Are there any major differences between the GRCh38 (NCBI) and hg38(UCSC) databases, aside from the fact that GRCh38 uses a 1-based coordinate system, while UCSC uses a 0-based coordinate system? Are there any pros/cons in using one vs the other? And, I am guessing that any identifier conversion software (e.g, BioMart) should choose one database over the other? Also, where does Ensembl come into play? Is the Ensembl database just a subset of the GRCh38 (NCBI) database? Any clarification would be greatly appreciated.
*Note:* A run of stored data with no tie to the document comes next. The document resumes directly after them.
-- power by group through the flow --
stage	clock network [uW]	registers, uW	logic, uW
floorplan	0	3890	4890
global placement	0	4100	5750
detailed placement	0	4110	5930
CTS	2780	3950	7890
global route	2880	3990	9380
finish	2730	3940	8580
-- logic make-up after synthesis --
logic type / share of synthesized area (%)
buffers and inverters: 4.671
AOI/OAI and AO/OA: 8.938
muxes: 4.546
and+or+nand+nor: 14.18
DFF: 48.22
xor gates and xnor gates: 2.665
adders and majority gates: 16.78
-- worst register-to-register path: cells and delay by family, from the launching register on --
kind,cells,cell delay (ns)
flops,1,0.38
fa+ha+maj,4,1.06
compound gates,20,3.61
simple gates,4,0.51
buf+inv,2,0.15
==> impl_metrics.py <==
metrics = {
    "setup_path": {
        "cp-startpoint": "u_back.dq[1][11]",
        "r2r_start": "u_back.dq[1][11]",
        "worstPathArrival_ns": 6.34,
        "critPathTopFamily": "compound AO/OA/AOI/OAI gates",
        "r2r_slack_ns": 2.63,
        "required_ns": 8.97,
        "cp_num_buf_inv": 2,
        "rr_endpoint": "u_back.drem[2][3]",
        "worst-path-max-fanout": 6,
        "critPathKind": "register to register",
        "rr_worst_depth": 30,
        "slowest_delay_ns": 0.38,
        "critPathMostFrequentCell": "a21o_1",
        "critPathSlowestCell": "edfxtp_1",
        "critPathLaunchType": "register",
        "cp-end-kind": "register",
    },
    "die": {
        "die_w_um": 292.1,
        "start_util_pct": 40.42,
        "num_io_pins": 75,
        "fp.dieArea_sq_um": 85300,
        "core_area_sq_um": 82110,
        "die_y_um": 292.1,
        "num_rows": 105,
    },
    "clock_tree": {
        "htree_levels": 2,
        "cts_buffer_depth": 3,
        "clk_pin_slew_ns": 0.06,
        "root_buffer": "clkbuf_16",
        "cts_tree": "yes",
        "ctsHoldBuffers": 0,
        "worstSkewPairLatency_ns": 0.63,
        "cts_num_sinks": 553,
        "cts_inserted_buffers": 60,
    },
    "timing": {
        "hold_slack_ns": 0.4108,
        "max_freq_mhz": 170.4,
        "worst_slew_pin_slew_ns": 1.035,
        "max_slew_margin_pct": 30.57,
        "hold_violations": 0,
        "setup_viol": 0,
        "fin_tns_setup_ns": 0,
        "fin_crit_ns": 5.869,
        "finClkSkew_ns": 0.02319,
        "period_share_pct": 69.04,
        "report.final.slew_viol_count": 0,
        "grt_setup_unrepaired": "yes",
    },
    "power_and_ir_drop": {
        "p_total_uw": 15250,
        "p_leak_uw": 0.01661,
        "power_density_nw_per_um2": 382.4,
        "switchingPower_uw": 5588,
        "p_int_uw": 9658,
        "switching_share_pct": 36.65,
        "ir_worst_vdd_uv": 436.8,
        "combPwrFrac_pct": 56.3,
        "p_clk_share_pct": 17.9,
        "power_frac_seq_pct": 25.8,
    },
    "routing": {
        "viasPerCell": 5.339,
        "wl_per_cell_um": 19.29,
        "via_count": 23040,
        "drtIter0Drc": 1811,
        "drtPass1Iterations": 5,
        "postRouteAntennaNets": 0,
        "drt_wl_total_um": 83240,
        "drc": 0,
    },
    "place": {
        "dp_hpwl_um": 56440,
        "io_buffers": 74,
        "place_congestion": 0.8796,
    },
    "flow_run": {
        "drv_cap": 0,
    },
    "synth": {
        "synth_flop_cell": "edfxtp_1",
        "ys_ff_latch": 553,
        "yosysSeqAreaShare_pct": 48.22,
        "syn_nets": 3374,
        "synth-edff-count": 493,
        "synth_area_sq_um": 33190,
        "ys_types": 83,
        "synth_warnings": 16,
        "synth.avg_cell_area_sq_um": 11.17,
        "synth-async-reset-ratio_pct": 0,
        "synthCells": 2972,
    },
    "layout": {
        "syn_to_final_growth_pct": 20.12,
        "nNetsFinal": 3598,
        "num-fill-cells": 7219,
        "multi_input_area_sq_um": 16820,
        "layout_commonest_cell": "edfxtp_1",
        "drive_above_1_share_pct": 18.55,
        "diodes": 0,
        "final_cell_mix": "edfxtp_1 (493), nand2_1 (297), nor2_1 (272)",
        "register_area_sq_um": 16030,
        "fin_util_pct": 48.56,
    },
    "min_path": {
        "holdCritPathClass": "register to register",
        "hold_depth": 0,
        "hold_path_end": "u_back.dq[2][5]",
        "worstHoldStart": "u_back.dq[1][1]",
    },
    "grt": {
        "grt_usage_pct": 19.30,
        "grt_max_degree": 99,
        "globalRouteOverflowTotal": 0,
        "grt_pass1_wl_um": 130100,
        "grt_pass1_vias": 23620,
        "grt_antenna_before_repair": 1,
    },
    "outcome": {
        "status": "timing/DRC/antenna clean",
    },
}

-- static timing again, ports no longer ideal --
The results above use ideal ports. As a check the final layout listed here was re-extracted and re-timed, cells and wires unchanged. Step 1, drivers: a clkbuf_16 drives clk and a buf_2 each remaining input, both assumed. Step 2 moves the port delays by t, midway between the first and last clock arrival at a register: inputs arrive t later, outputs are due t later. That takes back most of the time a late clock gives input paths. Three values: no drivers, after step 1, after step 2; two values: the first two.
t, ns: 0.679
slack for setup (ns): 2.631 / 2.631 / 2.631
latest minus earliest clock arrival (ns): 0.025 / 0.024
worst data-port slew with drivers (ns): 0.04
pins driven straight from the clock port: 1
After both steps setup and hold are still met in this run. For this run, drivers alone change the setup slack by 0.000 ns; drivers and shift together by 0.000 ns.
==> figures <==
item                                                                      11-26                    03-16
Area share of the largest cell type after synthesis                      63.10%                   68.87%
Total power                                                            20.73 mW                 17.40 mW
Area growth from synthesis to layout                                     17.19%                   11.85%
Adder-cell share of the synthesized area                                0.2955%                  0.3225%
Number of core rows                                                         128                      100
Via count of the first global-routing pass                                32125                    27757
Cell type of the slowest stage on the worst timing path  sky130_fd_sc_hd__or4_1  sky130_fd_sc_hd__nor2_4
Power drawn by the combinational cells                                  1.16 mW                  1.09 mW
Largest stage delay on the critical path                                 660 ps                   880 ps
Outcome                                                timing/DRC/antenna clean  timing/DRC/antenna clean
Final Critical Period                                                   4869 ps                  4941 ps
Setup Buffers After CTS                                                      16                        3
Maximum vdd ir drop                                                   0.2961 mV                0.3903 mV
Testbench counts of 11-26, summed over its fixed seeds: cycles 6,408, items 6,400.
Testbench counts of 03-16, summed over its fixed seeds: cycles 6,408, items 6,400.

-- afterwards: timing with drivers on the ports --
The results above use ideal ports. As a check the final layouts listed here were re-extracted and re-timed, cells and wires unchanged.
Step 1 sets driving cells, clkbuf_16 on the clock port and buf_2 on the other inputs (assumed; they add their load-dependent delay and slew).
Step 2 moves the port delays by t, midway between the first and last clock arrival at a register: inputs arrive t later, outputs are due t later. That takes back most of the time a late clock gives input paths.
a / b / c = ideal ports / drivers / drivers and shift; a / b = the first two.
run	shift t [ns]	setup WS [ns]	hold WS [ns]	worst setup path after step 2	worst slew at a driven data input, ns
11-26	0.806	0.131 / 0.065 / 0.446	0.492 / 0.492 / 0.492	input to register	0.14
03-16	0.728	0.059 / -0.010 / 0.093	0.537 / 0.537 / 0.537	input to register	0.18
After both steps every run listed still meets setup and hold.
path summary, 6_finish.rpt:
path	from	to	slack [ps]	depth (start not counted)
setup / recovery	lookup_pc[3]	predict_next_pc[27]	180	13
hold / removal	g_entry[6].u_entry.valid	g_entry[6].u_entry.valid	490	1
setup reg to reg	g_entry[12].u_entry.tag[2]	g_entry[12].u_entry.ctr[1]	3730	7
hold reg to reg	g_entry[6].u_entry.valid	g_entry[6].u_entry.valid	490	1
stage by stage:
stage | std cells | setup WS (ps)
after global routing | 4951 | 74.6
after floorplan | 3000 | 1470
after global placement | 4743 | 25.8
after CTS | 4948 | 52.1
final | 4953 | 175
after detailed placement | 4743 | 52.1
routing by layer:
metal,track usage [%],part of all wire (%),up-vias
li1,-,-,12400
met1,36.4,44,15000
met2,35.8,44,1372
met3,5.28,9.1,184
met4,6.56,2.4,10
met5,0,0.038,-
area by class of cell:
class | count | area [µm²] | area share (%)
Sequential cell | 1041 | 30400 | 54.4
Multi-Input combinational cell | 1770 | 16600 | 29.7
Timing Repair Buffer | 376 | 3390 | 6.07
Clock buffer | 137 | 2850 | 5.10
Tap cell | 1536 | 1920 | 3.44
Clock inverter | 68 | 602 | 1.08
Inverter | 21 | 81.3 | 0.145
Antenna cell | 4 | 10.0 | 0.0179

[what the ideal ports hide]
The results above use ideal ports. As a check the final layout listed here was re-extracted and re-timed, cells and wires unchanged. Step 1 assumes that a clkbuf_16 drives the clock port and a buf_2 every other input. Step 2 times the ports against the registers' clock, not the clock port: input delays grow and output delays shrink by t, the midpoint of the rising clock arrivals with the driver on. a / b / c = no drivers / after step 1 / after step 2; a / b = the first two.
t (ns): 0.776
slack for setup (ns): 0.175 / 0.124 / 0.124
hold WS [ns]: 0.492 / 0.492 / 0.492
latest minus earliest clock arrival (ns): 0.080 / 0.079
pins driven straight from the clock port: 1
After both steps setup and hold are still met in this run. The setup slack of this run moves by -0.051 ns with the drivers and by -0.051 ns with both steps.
This is an optimization exercise on Yosys and OpenROAD, whose aim is small area, a short achievable clock period and few clock cycles per item, not a production implementation. At most, simulation tests tie the RTL to the original design; equivalence was not proved. Function not checked in run 1: the RTL went through the layout flow alone.

==> flow/design.v, too long to show whole: its modules and the start of the top module <==
// module bcmd_fa: 10 lines
// module bcmd_xtree: 819 lines
// module bcmd_shtree: 78 lines
// module bcmd_filt: 182 lines
// module bcmd_q1tree: 318 lines
// module bcmd_ttree: 372 lines
// module bcmd_atree: 103 lines
// module bcmd_mixsum: 473 lines
// module bcmd_magtree: 137 lines
// module bcmd_integ: 166 lines
// module bcmd_target: 122 lines
// module balance_car_motor_drive: 340 lines
module balance_car_motor_drive (
  input  wire logic        clk_i,
  input  wire logic        rst_ni,
  input  wire logic        cfg_we_i,
  input  wire logic [2:0]  cfg_idx_i,
  input  wire logic [14:0] cfg_data_i,
  input  wire logic        s_axis_tvalid_i,
  output logic             s_axis_tready_o,
  input  wire logic [95:0] s_axis_tdata_i,
  output logic             m_axis_tvalid_o,
  input  wire logic        m_axis_tready_i,
  output logic [31:0]      m_axis_tdata_o
);
  // ...
==> flow/run.sh <==
#!/bin/bash
# synth_recipe.tcl (not shown) runs the flow's synth.tcl, then flattens the netlist and writes it again
# the make line also repeats each setting of config.mk as NAME=value (left out here)
make -C /OpenROAD-flow-scripts/flow DESIGN_CONFIG=/design/flow/config.mk WORK_HOME=/design/flow/orfs CLKGATE_MAP_FILE= SYNTH_SCRIPT=/design/flow/synth_recipe.tcl finish
==> flow/config.mk <==
export PLATFORM = sky130hd
export DESIGN_NAME = balance_car_motor_drive
export DESIGN_NICKNAME = balance_car_motor_drive
export VERILOG_FILES = /design/flow/design.v
export SDC_FILE = /design/flow/constraint.sdc
export NUM_CORES = 4
export LEC_CHECK = 0
export CAP_MARGIN = 20
export CORE_MARGIN = 2
export CORE_UTILIZATION = 65
export PLACE_DENSITY = 0.75
export SETUP_SLACK_MARGIN = 5
export SLEW_MARGIN = 20
export SYNTH_HIERARCHICAL = 1
export SYNTH_MINIMUM_KEEP_SIZE = 0
==> flow/constraint.sdc <==
create_clock -name core_clock -period 12.0 [get_ports {clk_i}]
set_input_delay 2.4000 -clock core_clock [delete_from_list [all_inputs] [get_ports {clk_i}]]
set_output_delay 2.4000 -clock core_clock [all_outputs]
set_load 0.01 [all_outputs]
==> run_results.csv, run 1 <==
group,metric,value,unit
cts,cts_hold_buf,0,
routing,via_count,46100,
final_layout,seq_area,0.0214,sq mm
placement,place.gp.congestion,0.917,
routing,vias_per_cell,6.10,
routing,wl_met3,12.6,mm
logic_synthesis,synth_area_per_cell,11.4,sq um
timing,drv_slew,0,
floorplanning,start_util,65.5,%
logic_synthesis,yosysWarnings,7,
routing,wirelength_met1,68.4,mm
timing,worst_pin_slew,1.10,ns
final_layout,syn_to_final_growth,5.76,%
global_route,met1_usage,41.7,%
global_route,grt_pass1_vias,48300,
timing,fin_crit,5.08,ns
final_layout,final_common_cell,"fa_1",
logic_synthesis,synthesis.area,0.0703,sq mm
routing,drt-initial-drc-count,3440,
final_layout,multi_input_area_share,59.8,%
placement,io_buffers,144,
timing,max_freq,0.197,GHz
setup_path,r2r-end,"integ_q[15]",
global_route,antenna_found_initial,16,
cts,clkLatencyLatePin,0.68,ns
cts,clockBufferDepth,3,
outcome,status,"complete, no violations",
global_route,grt_pass1_wl,265,mm
placement,place_area,0.0713,sq mm
logic_synthesis,synthCells,6180,
setup_path,crit_start,"s3_ft[3]",
worst_hold_path,holdCritStartpoint,"s1_turn",
==> module bcmd_filt, before the edit <==
module bcmd_filt (
  input  wire [17:0] t,
  input  wire c2,
  input  wire [15:0] sh,
  output wire [17:0] tn
);
  wire tm1 = &t;
  wire fneg = t[17] && !(tm1 && c2);
  wire flnz = c2 ? (t[7:0] != 8'hff) : (t[7:0] != 8'h00);
  wire c1 = fneg && flnz;
  wire [25:0] f_sum;
  wire f_1 = t[1] ^ t[3];
  wire f_2 = t[1] & t[3];
  wire f_3 = t[2] ^ t[4];
  wire f_4 = t[2] & t[4];
  wire f_5 = t[3] ^ t[5];
  wire f_6 = t[3] & t[5];
  wire f_7 = t[4] ^ t[6];
  wire f_8 = t[4] & t[6];
  wire f_9 = t[5] ^ t[7];
  wire f_10 = t[5] & t[7];
  wire f_11 = t[6] ^ t[8];
  wire f_12 = t[6] & t[8];
  wire f_13 = t[7] ^ t[9];
  wire f_14 = t[7] & t[9];
  wire f_15 = t[8] ^ t[10];
  wire f_16 = t[8] & t[10];
  wire f_17 = t[9] ^ t[11];
  wire f_18 = t[9] & t[11];
  wire f_19, f_20;
  bcmd_fa u_f_19 (.a(t[10]), .b(t[12]), .c(t[13]), .s(f_19), .co(f_20));
  wire f_21 = t[0] ^ t[1];
  wire f_22 = t[0] & t[1];
  wire f_23 = t[1] ^ t[2];
  wire f_24 = t[1] & t[2];
  wire f_25, f_26;
  bcmd_fa u_f_25 (.a(t[0]), .b(t[2]), .c(t[3]), .s(f_25), .co(f_26));
  wire f_27 = t[6] ^ t[7];
  wire f_28 = t[6] & t[7];
  wire f_29, f_30;
  bcmd_fa u_f_29 (.a(t[4]), .b(t[7]), .c(t[8]), .s(f_29), .co(f_30));
  wire f_31, f_32;
  bcmd_fa u_f_31 (.a(sh[0]), .b(c1), .c(f_1), .s(f_31), .co(f_32));
  wire f_33, f_34;
  bcmd_fa u_f_33 (.a(t[5]), .b(t[8]), .c(t[9]), .s(f_33), .co(f_34));
  wire f_35, f_36;
  bcmd_fa u_f_35 (.a(sh[1]), .b(f_2), .c(f_3), .s(f_35), .co(f_36));
  wire f_37, f_38;
  bcmd_fa u_f_37 (.a(t[6]), .b(t[9]), .c(t[10]), .s(f_37), .co(f_38));
  wire f_39, f_40;
  bcmd_fa u_f_39 (.a(sh[2]), .b(f_4), .c(f_5), .s(f_39), .co(f_40));
  wire f_41, f_42;
  bcmd_fa u_f_41 (.a(t[7]), .b(t[10]), .c(t[11]), .s(f_41), .co(f_42));
  wire f_43, f_44;
  bcmd_fa u_f_43 (.a(sh[3]), .b(f_6), .c(f_7), .s(f_43), .co(f_44));
  wire f_45, f_46;
  bcmd_fa u_f_45 (.a(t[8]), .b(t[11]), .c(t[12]), .s(f_45), .co(f_46));
  wire f_47, f_48;
  bcmd_fa u_f_47 (.a(sh[4]), .b(f_8), .c(f_9), .s(f_47), .co(f_48));
  wire f_49, f_50;
  bcmd_fa u_f_49 (.a(t[9]), .b(t[12]), .c(t[13]), .s(f_49), .co(f_50));
  wire f_51, f_52;
  bcmd_fa u_f_51 (.a(sh[5]), .b(f_10), .c(f_11), .s(f_51), .co(f_52));
  wire f_53, f_54;
  bcmd_fa u_f_53 (.a(t[10]), .b(t[13]), .c(t[14]), .s(f_53), .co(f_54));
  wire f_55, f_56;
  bcmd_fa u_f_55 (.a(sh[6]), .b(f_12), .c(f_13), .s(f_55), .co(f_56));
  wire f_57, f_58;
  bcmd_fa u_f_57 (.a(t[11]), .b(t[14]), .c(t[15]), .s(f_57), .co(f_58));
  wire f_59, f_60;
  bcmd_fa u_f_59 (.a(sh[7]), .b(f_14), .c(f_15), .s(f_59), .co(f_60));
  wire f_61, f_62;
  bcmd_fa u_f_61 (.a(t[12]), .b(t[15]), .c(t[16]), .s(f_61), .co(f_62));
  wire f_63, f_64;
  bcmd_fa u_f_63 (.a(sh[8]), .b(f_16), .c(f_17), .s(f_63), .co(f_64));
  wire f_65, f_66;
  bcmd_fa u_f_65 (.a(t[16]), .b(~t[17]), .c(sh[9]), .s(f_65), .co(f_66));
  wire f_67 = 1'b1 ^ f_18 ^ f_19;
  wire f_68 = (1'b1 & f_18) | (1'b1 & f_19) | (f_18 & f_19);
  wire f_69, f_70;
  bcmd_fa u_f_69 (.a(t[11]), .b(t[13]), .c(t[14]), .s(f_69), .co(f_70));
  wire f_71, f_72;
  bcmd_fa u_f_71 (.a(~t[17]), .b(sh[10]), .c(f_20), .s(f_71), .co(f_72));
  wire f_73, f_74;
  bcmd_fa u_f_73 (.a(t[12]), .b(t[14]), .c(t[15]), .s(f_73), .co(f_74));
  wire f_75 = sh[11] ^ 1'b1;
  wire f_76 = sh[11] & 1'b1;
  wire f_77, f_78;
  bcmd_fa u_f_77 (.a(t[13]), .b(t[15]), .c(t[16]), .s(f_77), .co(f_78));
  wire f_79 = sh[12] ^ 1'b1;
  wire f_80 = sh[12] & 1'b1;
  wire f_81, f_82;
  bcmd_fa u_f_81 (.a(t[14]), .b(t[16]), .c(~t[17]), .s(f_81), .co(f_82));
  wire f_83 = t[0] ^ t[3];
  wire f_84 = t[0] & t[3];
  wire f_85, f_86;
  bcmd_fa u_f_85 (.a(t[4]), .b(t[5]), .c(c2), .s(f_85), .co(f_86));
  wire f_87, f_88;
  bcmd_fa u_f_87 (.a(t[5]), .b(t[6]), .c(f_22), .s(f_87), .co(f_88));
  wire f_89, f_90;
  bcmd_fa u_f_89 (.a(c2), .b(f_24), .c(f_25), .s(f_89), .co(f_90));
  wire f_91, f_92;
  bcmd_fa u_f_91 (.a(f_26), .b(f_28), .c(f_29), .s(f_91), .co(f_92));
  wire f_93, f_94;
  bcmd_fa u_f_93 (.a(f_30), .b(f_32), .c(f_33), .s(f_93), .co(f_94));
  wire f_95, f_96;
  bcmd_fa u_f_95 (.a(f_34), .b(f_36), .c(f_37), .s(f_95), .co(f_96));
  wire f_97, f_98;
  bcmd_fa u_f_97 (.a(f_38), .b(f_40), .c(f_41), .s(f_97), .co(f_98));
  wire f_99, f_100;
  bcmd_fa u_f_99 (.a(f_42), .b(f_44), .c(f_45), .s(f_99), .co(f_100));
  wire f_101, f_102;
  bcmd_fa u_f_101 (.a(f_46), .b(f_48), .c(f_49), .s(f_101), .co(f_102));
  wire f_103, f_104;
  bcmd_fa u_f_103 (.a(f_50), .b(f_52), .c(f_53), .s(f_103), .co(f_104));
  wire f_105, f_106;
  bcmd_fa u_f_105 (.a(f_54), .b(f_56), .c(f_57), .s(f_105), .co(f_106));
  wire f_107, f_108;
  bcmd_fa u_f_107 (.a(f_58), .b(f_60), .c(f_61), .s(f_107), .co(f_108));
  wire f_109, f_110;
  bcmd_fa u_f_109 (.a(f_62), .b(f_64), .c(f_65), .s(f_109), .co(f_110));
  wire f_111, f_112;
  bcmd_fa u_f_111 (.a(f_66), .b(f_68), .c(f_69), .s(f_111), .co(f_112));
  wire f_113, f_114;
  bcmd_fa u_f_113 (.a(f_70), .b(f_72), .c(f_73), .s(f_113), .co(f_114));
  wire f_115, f_116;
  bcmd_fa u_f_115 (.a(f_74), .b(f_76), .c(f_77), .s(f_115), .co(f_116));
  wire f_117, f_118;
  bcmd_fa u_f_117 (.a(sh[13]), .b(f_78), .c(f_80), .s(f_117), .co(f_118));
  wire f_119, f_120;
  bcmd_fa u_f_119 (.a(t[15]), .b(~t[17]), .c(sh[14]), .s(f_119), .co(f_120));
  wire f_121 = t[0] ^ t[1];
  wire f_122 = t[0] & t[1];
  wire f_123 = t[1] ^ t[2];
  wire f_124 = t[1] & t[2];
  wire f_125 = t[2] ^ t[3];
  wire f_126 = t[2] & t[3];
  wire f_127, f_128;
  bcmd_fa u_f_127 (.a(t[4]), .b(c2), .c(f_83), .s(f_127), .co(f_128));
  wire f_129, f_130;
  bcmd_fa u_f_129 (.a(f_21), .b(f_84), .c(f_85), .s(f_129), .co(f_130));
  wire f_131, f_132;
  bcmd_fa u_f_131 (.a(f_23), .b(f_86), .c(f_87), .s(f_131), .co(f_132));
  wire f_133, f_134;
  bcmd_fa u_f_133 (.a(f_27), .b(f_88), .c(f_89), .s(f_133), .co(f_134));
  wire f_135, f_136;
  bcmd_fa u_f_135 (.a(f_31), .b(f_90), .c(f_91), .s(f_135), .co(f_136));
  wire f_137, f_138;
  bcmd_fa u_f_137 (.a(f_35), .b(f_92), .c(f_93), .s(f_137), .co(f_138));
  wire f_139, f_140;
  bcmd_fa u_f_139 (.a(f_39), .b(f_94), .c(f_95), .s(f_139), .co(f_140));
  wire f_141, f_142;
  bcmd_fa u_f_141 (.a(f_43), .b(f_96), .c(f_97), .s(f_141), .co(f_142));
  wire f_143, f_144;
  bcmd_fa u_f_143 (.a(f_47), .b(f_98), .c(f_99), .s(f_143), .co(f_144));
  wire f_145, f_146;
  bcmd_fa u_f_145 (.a(f_51), .b(f_100), .c(f_101), .s(f_145), .co(f_146));
  wire f_147, f_148;
  bcmd_fa u_f_147 (.a(f_55), .b(f_102), .c(f_103), .s(f_147), .co(f_148));
  wire f_149, f_150;
  bcmd_fa u_f_149 (.a(f_59), .b(f_104), .c(f_105), .s(f_149), .co(f_150));
  wire f_151, f_152;
  bcmd_fa u_f_151 (.a(f_63), .b(f_106), .c(f_107), .s(f_151), .co(f_152));
  wire f_153, f_154;
  bcmd_fa u_f_153 (.a(f_67), .b(f_108), .c(f_109), .s(f_153), .co(f_154));
  wire f_155, f_156;
  bcmd_fa u_f_155 (.a(f_71), .b(f_110), .c(f_111), .s(f_155), .co(f_156));
  wire f_157, f_158;
  bcmd_fa u_f_157 (.a(f_75), .b(f_112), .c(f_113), .s(f_157), .co(f_158));
  wire f_159, f_160;
  bcmd_fa u_f_159 (.a(f_79), .b(f_114), .c(f_115), .s(f_159), .co(f_160));
  wire f_161, f_162;
  bcmd_fa u_f_161 (.a(f_81), .b(f_116), .c(f_117), .s(f_161), .co(f_162));
  wire f_163, f_164;
  bcmd_fa u_f_163 (.a(f_82), .b(f_118), .c(f_119), .s(f_163), .co(f_164));
  wire f_165, f_166;
  bcmd_fa u_f_165 (.a(t[16]), .b(~sh[15]), .c(f_120), .s(f_165), .co(f_166));
  wire [25:0] f_ra = {1'b1, ~t[17], f_164, f_162, f_160, f_158, f_156, f_154, f_152, f_150, f_148, f_146, f_144, f_142, f_140, f_138, f_136, f_134, f_132, f_130, f_128, f_126, f_124, f_122, c2, t[0]};
  wire [25:0] f_rb = {1'b0, f_166, f_165, f_163, f_161, f_159, f_157, f_155, f_153, f_151, f_149, f_147, f_145, f_143, f_141, f_139, f_137, f_135, f_133, f_131, f_129, f_127, f_125, f_123, f_121, c2};
  assign f_sum = 26'(f_ra + f_rb);
  assign tn = f_sum[25:8];
endmodule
GRCh37/hg19 and GRCh38 are genome builds rather than annotations, which describe where features are in a given genome build. The actual sequences you'll get from NCBI/UCSC/Ensembl will be identical, but their annotations will be different and (importantly) updated at different frequencies. NCBI's annotation is the "refseq" dataset (the "refGene" track in UCSC), which is essentially a subset of the UCSC and Ensembl annotations. UCSC's annotations are kind of a mess. You'll find genes with the same ID on multiple strand and multiple chromosomes, which makes them a bit useless. Ensembl's annotations typically contain more features than UCSC (so a bit more noise), but they're otherwise much better put together (e.g., you'll never find a gene ID on different strand or different chromosomes) and their IDs are typically easier to map to other things (e.g., gene names, GO and pathway memberships). Ensembl also updates its annotation fairly often and versions everything nicely, so it's quite convenient to report what version you used in a paper (reproducibility is always a good thing). Given the choice, use the Ensembl annotation.
BTW, don't forget that the various sources can use different names for chromosomes (e.g., chr1 in UCSC is just 1 in Ensembl), so don't mix and match them.